Pies de los Mangabeyes: ¿Revelación sobre la Evolución Humana?

Hace entre seis y siete millones de años, los linajes que darían lugar a humanos y chimpancés tomaron caminos evolutivos diferentes, pero permanece la intrigante pregunta de cómo era su último antepasado común. Esta cuestión se ha convertido en un reto fascinante para la paleoantropología, dado que no se cuenta con pruebas claras sobre su aspecto físico o su forma de desplazarse en los densos bosques africanos. Un estudio reciente ha sacudido las bases de las discusiones científicas, centrándose en una parte inesperada de la anatomía de nuestro antepasado: los pies. Investigadores liderados por Luke D. Fannin han estudiado los mangabeyes grises en Costa de Marfil y sus hallazgos podrían reconfigurar nuestras percepciones sobre cómo se movían los ancestros de humanos y chimpancés.

En este estudio, realizado en el Parque Nacional de Taï, los investigadores observaron a los mangabeyes grises, primates que alternan entre buscar alimento en el suelo y trepar por los troncos de los árboles. Utilizando tecnología de grabación avanzada, su investigación se centró en la dorsiflexión del tobillo y del mediopié durante la escalada. Los resultados fueron sorprendentes: mientras que los mangabeyes alcanzaron un ángulo promedio de dorsiflexión de 45,7 grados en el mediopié, el tobillo solamente alcanzó 23,3 grados. Este hallazgo es significantemente diferente al de los chimpancés, que muestran una dorsiflexión similar en el tobillo. Esto sugiere que la anatomía del pie puede desempeñar un papel más crucial en la adaptación a la trepada de lo que se pensaba anteriormente.

Los resultados obtenidos han planteado una nueva forma de pensar sobre la evolución de la locomoción en los primates. Fannin y su equipo argumentan que los mangabeyes grises emplean su notable flexibilidad en el mediopié para acercar su centro de masa al tronco del árbol, reduciendo así el riesgo de caída al escalar. Este descubrimiento implica que un antepasado común, que pudiera haber tenido un pie más similar al de los mangabeyes, no necesariamente habría sido un mal trepador, contrargumentando la idea de que solo un pie similar al de los grandes simios podría haber permitido una escalada efectiva.

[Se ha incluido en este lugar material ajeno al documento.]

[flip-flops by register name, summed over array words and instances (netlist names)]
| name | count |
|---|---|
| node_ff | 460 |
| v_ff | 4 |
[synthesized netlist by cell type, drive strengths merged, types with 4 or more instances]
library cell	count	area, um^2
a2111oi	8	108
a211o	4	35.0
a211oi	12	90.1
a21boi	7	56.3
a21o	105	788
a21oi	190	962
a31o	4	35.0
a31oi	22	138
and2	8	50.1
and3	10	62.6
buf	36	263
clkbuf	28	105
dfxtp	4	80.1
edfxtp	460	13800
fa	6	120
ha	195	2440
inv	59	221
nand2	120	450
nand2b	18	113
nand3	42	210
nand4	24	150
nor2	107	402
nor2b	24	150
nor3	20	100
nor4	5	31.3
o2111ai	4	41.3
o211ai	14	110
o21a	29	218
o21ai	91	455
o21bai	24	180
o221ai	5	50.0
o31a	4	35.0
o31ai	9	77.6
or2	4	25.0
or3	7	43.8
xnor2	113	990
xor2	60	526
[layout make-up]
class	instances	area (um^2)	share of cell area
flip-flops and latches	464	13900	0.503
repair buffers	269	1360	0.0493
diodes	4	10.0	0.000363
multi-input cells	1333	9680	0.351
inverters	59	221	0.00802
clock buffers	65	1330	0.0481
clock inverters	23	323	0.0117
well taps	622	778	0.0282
<file path="src/sv/fir_valid_convolution_unit_assert.svh">
// -----------------------------------------------------------------------------
// FIR valid-convolution unit: assertion macros
// Shared concurrent checks, clocked on the rising edge, off during reset.
// -----------------------------------------------------------------------------
`ifndef FIR_VALID_CONVOLUTION_UNIT_ASSERT_SVH
`define FIR_VALID_CONVOLUTION_UNIT_ASSERT_SVH

// Check that a condition implies another in the same cycle
`define FVC_ASSERT_IMPLY(label, clk, rst, ante, cons) \
   label: assert property (@(posedge clk) disable iff (rst) (ante) |-> (cons)) \
      else $error("same-cycle implication violated");

// Check that a condition implies another in the next cycle
`define FVC_ASSERT_NEXT(label, clk, rst, ante, cons) \
   label: assert property (@(posedge clk) disable iff (rst) (ante) |=> (cons)) \
      else $error("next-cycle implication violated");

`endif

</file>
<file path="src/sv/fvc_pkg.sv">
// -----------------------------------------------------------------------------
// FIR valid-convolution package
// Widths, payload types and register codes shared by the filter modules.
// -----------------------------------------------------------------------------
package fvc_pkg;

   localparam int FVC_MAX_TAPS      = 7;
   localparam int FVC_SAMPLE_W      = 16;
   localparam int FVC_PROD_W        = 32;
   localparam int FVC_SUM_W         = 34;
   localparam int FVC_CNT_W         = 3;
   localparam int FVC_CSR_DATA_W    = 16;
   localparam int FVC_REQ_TDATA_W   = 16;
   localparam int FVC_RSP_TDATA_W   = 40;

   localparam logic [FVC_CNT_W-1:0] FVC_TAP_COUNT_RESET = 3'd7;

   typedef logic signed [FVC_SAMPLE_W-1:0] fvc_sample_type;
   typedef logic signed [FVC_SAMPLE_W-1:0] fvc_coeff_type;
   typedef logic signed [FVC_PROD_W-1:0]   fvc_prod_type;
   typedef logic signed [FVC_SUM_W-1:0]    fvc_sum_type;
   typedef logic [FVC_CNT_W-1:0]           fvc_count_type;

   // Configuration register indexes
   typedef enum logic [2:0] {
      FVC_REG_TAP_COUNT = 3'd0,
      FVC_REG_COEFF_0   = 3'd1,
      FVC_REG_COEFF_1   = 3'd2,
      FVC_REG_COEFF_2   = 3'd3,
      FVC_REG_COEFF_3   = 3'd4,
      FVC_REG_COEFF_4   = 3'd5,
      FVC_REG_COEFF_5   = 3'd6,
      FVC_REG_COEFF_6   = 3'd7
   } fvc_reg_type;

endpackage

</file>
<file path="src/sv/fvc_tap_cell.sv">
// -----------------------------------------------------------------------------
// FIR tap cell
// One delay-line stage: holds a sample, passes it to the next cell on each
// accepted request and multiplies the sample entering it by its coefficient.
// -----------------------------------------------------------------------------
module fvc_tap_cell (
   input  logic                   clock,
   input  logic                   reset,
   input  logic                   shift,
   input  fvc_pkg::fvc_sample_type sample_prev,
   input  fvc_pkg::fvc_coeff_type  coeff,
   output fvc_pkg::fvc_sample_type sample_out,
   output fvc_pkg::fvc_prod_type   product
);
   import fvc_pkg::*;

   fvc_sample_type sample_ff;
   fvc_sample_type sample_in;

   // Take the neighbour's sample on an accepted request, else hold
   assign sample_in = shift ? sample_prev : sample_ff;

   // Clear the stage on reset
   always_ff @(posedge clock) begin
      if (reset) begin
         sample_ff <= '0;
      end else begin
         sample_ff <= sample_in;
      end
   end

   assign sample_out = sample_ff;

   // Weight the sample that occupies this cell after the shift
   assign product = fvc_prod_type'(sample_prev) * fvc_prod_type'(coeff);

endmodule

</file>
<file path="config.mk">
export PLATFORM = sky130hd
export DESIGN_NAME = fvc_tap_cell
export DESIGN_NICKNAME = d
export VERILOG_FILES = /design/src/sv/fir_valid_convolution_unit_assert.svh /design/src/sv/fvc_pkg.sv /design/src/sv/fvc_tap_cell.sv
export SDC_FILE = /design/constraint.sdc
export NUM_CORES = 1
export LEC_CHECK = 0
export BUFFER_PORTS_ARGS = -buffer_cell sky130_fd_sc_hd__buf_2
export CORE_ASPECT_RATIO = 1.25
export CORE_MARGIN = 4
export CORE_UTILIZATION = 50
export CTS_CLUSTER_DIAMETER = 50
export DETAILED_ROUTE_END_ITERATION = 8
export PLACE_DENSITY_LB_ADDON = 0.1
export SYNTH_ARGS = -nofsm -noshare
export SYNTH_HDL_FRONTEND = slang
export SYNTH_SLANG_ARGS = --single-unit
</file>
<file path="constraint.sdc">
create_clock -name clock -period 9.7 [get_ports clock]
set_input_delay 2.425 -clock clock [delete_from_list [all_inputs] [get_ports clock]]
set_output_delay 2.425 -clock clock [all_outputs]
set_load 0.01 [all_outputs]
</file>
==> flow_summary.ini, run 1 <==
[timing]
final.setup_skew_ns = 0
finalMaxSlewViolations = 0
final.setup.tns_ns = -8.29
max_freq_mhz = 96.7
post-route-period-util = 1.07
hold_viol_final = 0
post_route_minimum_period_ns = 10.34
setup-violations-final = 18
timing_worst_slew_pin_value_ns = 0.478
grt_setup_unrepaired = yes
slew-limit-headroom = 0.681
layout_setup_ws_ns = -0.643

[setup_path]
timing.critical_path.to_type = output port
critPathTopFamily = adder cells
worst-path-max-fanout = 3
critical_path.startpoint_type = input pin
timing.critical_path.required_ns = 7.28
crit_arrival_ns = 7.92
critPathBufInv = 8
critical_path_top_delay_cell = fa_2
worst_path_largest_cell_delay_ns = 0.54
rr_startpoint = sample_out[15]$_SDFFE_PP0P_
criticalPathCategory = input pin to output port
path_cells = buf_8, buf_6, buf_4, and2_1, fa_1, inv_2, fa_2, fa_2, inv_1, fa_2, fa_1, inv_1, fa_1, inv_2, ha_4, o21ai_4, a211oi_4, nand4_1, o21ai_4, nor3_4, o21a_1, o311ai_4, buf_2
worst_setup_path_startpoint = sample_prev[8]

[synthesis]
post_synth_main_area_contributors = fa_1 50%, inv_1 10%, ha_1 9.8%
syn-mean-instance-area_um2 = 9.14
ys_seq_elements = 16
synth_commonest_cells = 291 x inv_1, 262 x fa_1, 130 x nand2_1
postSynthNetCount = 1528
ys_warn_count = 0
async_reset_ff_frac = 0
synth-seq-area-share = 0.0305
yosys.cell_types.count = 54
syn_area_mm2 = 0.0105
synth_enable_flop_cells = 0
syn-instance-count = 1149
ys.flop_type = dfxtp_1
synth.most_common_cell = inv_1
synth.top_cell.area_share = 0.500
netlist.top_cell.by_area = fa_1

[grt]
grtUsageTotal = 0.254
globalRouteOverflowTotal = 0
global_route_wire_length_before_repair_um = 46800
first_global_vias = 9471
maximum_number_of_pins_on_one_net_before_global_route_repair = 17
grt_antenna_before_repair = 0

[floorplan]
die-width_um = 138
floorplan.die_area_mm2 = 0.0234
rows = 59
initial_utilization = 0.506
fp.dieH_um = 170
floorplan.io_pins = 83
design.core.area_mm2 = 0.0207

[clocking]
ctsHtreeMaxLevel = 1
cts-root-to-sink-buffers = 2
numClockSinks = 16
clock_buffers_created_by_tritoncts = 3
clk_root_buffer_cell = clkbuf_16
clkSlewWorstSetupHoldPaths_ns = 0.04
cts_tree = built
clk-insertion-delay-late_ns = 0.24
holdBufCountCts = 0

[layout]
post_route_cells_drive_above_1_share = 0.297
multi_input_comb_area_mm2 = 0.00954
largest_reg_flops = 16
fill_cells = 1798
fin_nets = 1777
post-route-util = 0.659
antenna_diode_instance_count = 0
area_growth_syn_to_layout_pct = 30.1
seq_area_um2 = 320

[detailed_routing]
post_drt_wl_per_cell_um = 16.4
drc = 0
drt_first_pass_iters = 6
drt-vias-per-instance = 4.96
dr_total_vias = 8286
antenna_left = 0
drt-initial-drc-count = 316
finalWirelength_um = 27500

[hold_path]
hold_path.startpoint = sample_out[7]$_SDFFE_PP0P_
hp-class = register to register

[placed_design]
routabilityCongestion = 0.838
port-buffer-count = 82
sum_of_net_half_perimeters_after_detailed_placement_um = 23600
dp_slack_ns = -0.845

[run_status]
violations = setup timing
outcome = finished, violations left

[flow_run]
cap_violations = 0
==> final timing paths <==
check / depth (start not counted) / slack (ns) / endpoint
hold / removal: 2 / 0.48 / sample_out[7]$_SDFFE_PP0P_
setup reg to reg: 2 / 9.08 / sample_out[15]$_SDFFE_PP0P_
hold reg to reg: 2 / 0.48 / sample_out[7]$_SDFFE_PP0P_
setup / recovery: 23 / -0.64 / product[31]
==> cell usage in the layout, fill, tap and decap left out, types with 17 or more instances in the layout <==
master   instances
xnor2_1         26
buf_4          167
fa_1           245
buf_6           42
mux2i_1         17
and2_1         106
nor2_1          35
inv_2           17
nand2_1        125
ha_1            67
buf_2           59
fa_2            17
inv_1          273
==> worst reg2reg max path: cells and delay by family, from the launching register on <==
family,cells,cell delay (ns)
flops,1,0.31
mux,1,0.13
simple gates,1,0.06
==> cell type report <==
type,count,share of cell area
repair buffers,284,0.167
inverters,291,0.0801
flip-flops and latches,16,0.0234
multi-input cells,802,0.698
clock buffers,3,0.00549
well taps,274,0.0251
==> per-stage QoR <==
step / cells / area, um^2 / hold WS, ns
2_1_floorplan: 1149 / 10700 / 0.531
3_3_place_gp: 1632 / 12600 / 0.469
3_5_place_dp: 1632 / 12600 / 0.478
4_1_cts: 1657 / 13300 / 0.490
5_1_grt: 1670 / 13700 / 0.508
6_report: 1670 / 13700 / 0.482
==> cell families (layout without fill, tap and decap cells) <==
family	after synthesis	in the layout	share of synthesized area
multiplexers	17	17	0.0162
buffers and inverters	331	578	0.121
adder cells (fa/ha/maj)	344	344	0.597
XOR/XNOR	34	34	0.0284
AO/OA/AOI/OAI	81	81	0.0524
AND/OR/NAND/NOR	326	326	0.154
flip-flops	16	16	0.0305
==> layer usage <==
layer  vias up  part of all wire  track usage
met5         -                 0            0
met2       148              0.56        0.487
met3        37             0.036       0.0106
met4         0             0.027       0.0625
li1       3868                 -            -
met1      4233              0.38        0.309
==> repair_timing <==
item	4_1_cts	5_1_grt
setup buffers	25	16
gates resized for setup	145	54
cloned	1	0
pin swaps	70	66
endpoints found under the hold margin	0	0
endpoints found under the setup margin	21	20
Power of run 1 is not shown: default switching activity piles up to over one toggle a cycle in this logic, so the estimate is an artifact.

Además, este nuevo enfoque sobre la biomecánica de los pies en los mangabeyes podría ofrecer claves valiosas sobre los homininos posteriores, específicamente algunos australopitecos que presentan características anatómicas similares al mediopié. Los autores del estudio sugieren que una mayor flexibilidad en esta zona del pie podría haber permitido a estos ancestros escalar con eficacia a pesar de no poseer las características del tobillo de los grandes simios africanos. Esto amplía nuestras concepciones sobre las habilidades locomotoras de nuestros antepasados, proponiendo que la vida arbórea pudo haber tenido un papel vital en la evolución humana.

El descubrimiento sobre la movilidad del mediopié en los mangabeyes grises invita a replantear cómo hemos interpretado la locomoción de los primates a lo largo de la historia evolutiva. Durante años, se asumió que la forma del pie era clave para entender la capacidad de trepar, pero los hallazgos recientes sugieren que pueden existir soluciones biomecánicas similares que derivan de formas anatómicas diferentes. Este hallazgo no solo enriquece la discusión en torno a los desafíos de movilidad de nuestros ancestros, sino que también resalta la importancia de considerar estudios contemporáneos de primates en la interpretación de fósiles antiguos. La investigación actual sobre la flexibilidad de los pies de los mangabeyes no solo expande nuestras posibilidades sobre la locomoción de los primeros homininos sino que también contribuye a un debate más amplio sobre cómo la evolución ha adaptado la anatomía de los primates a sus entornos.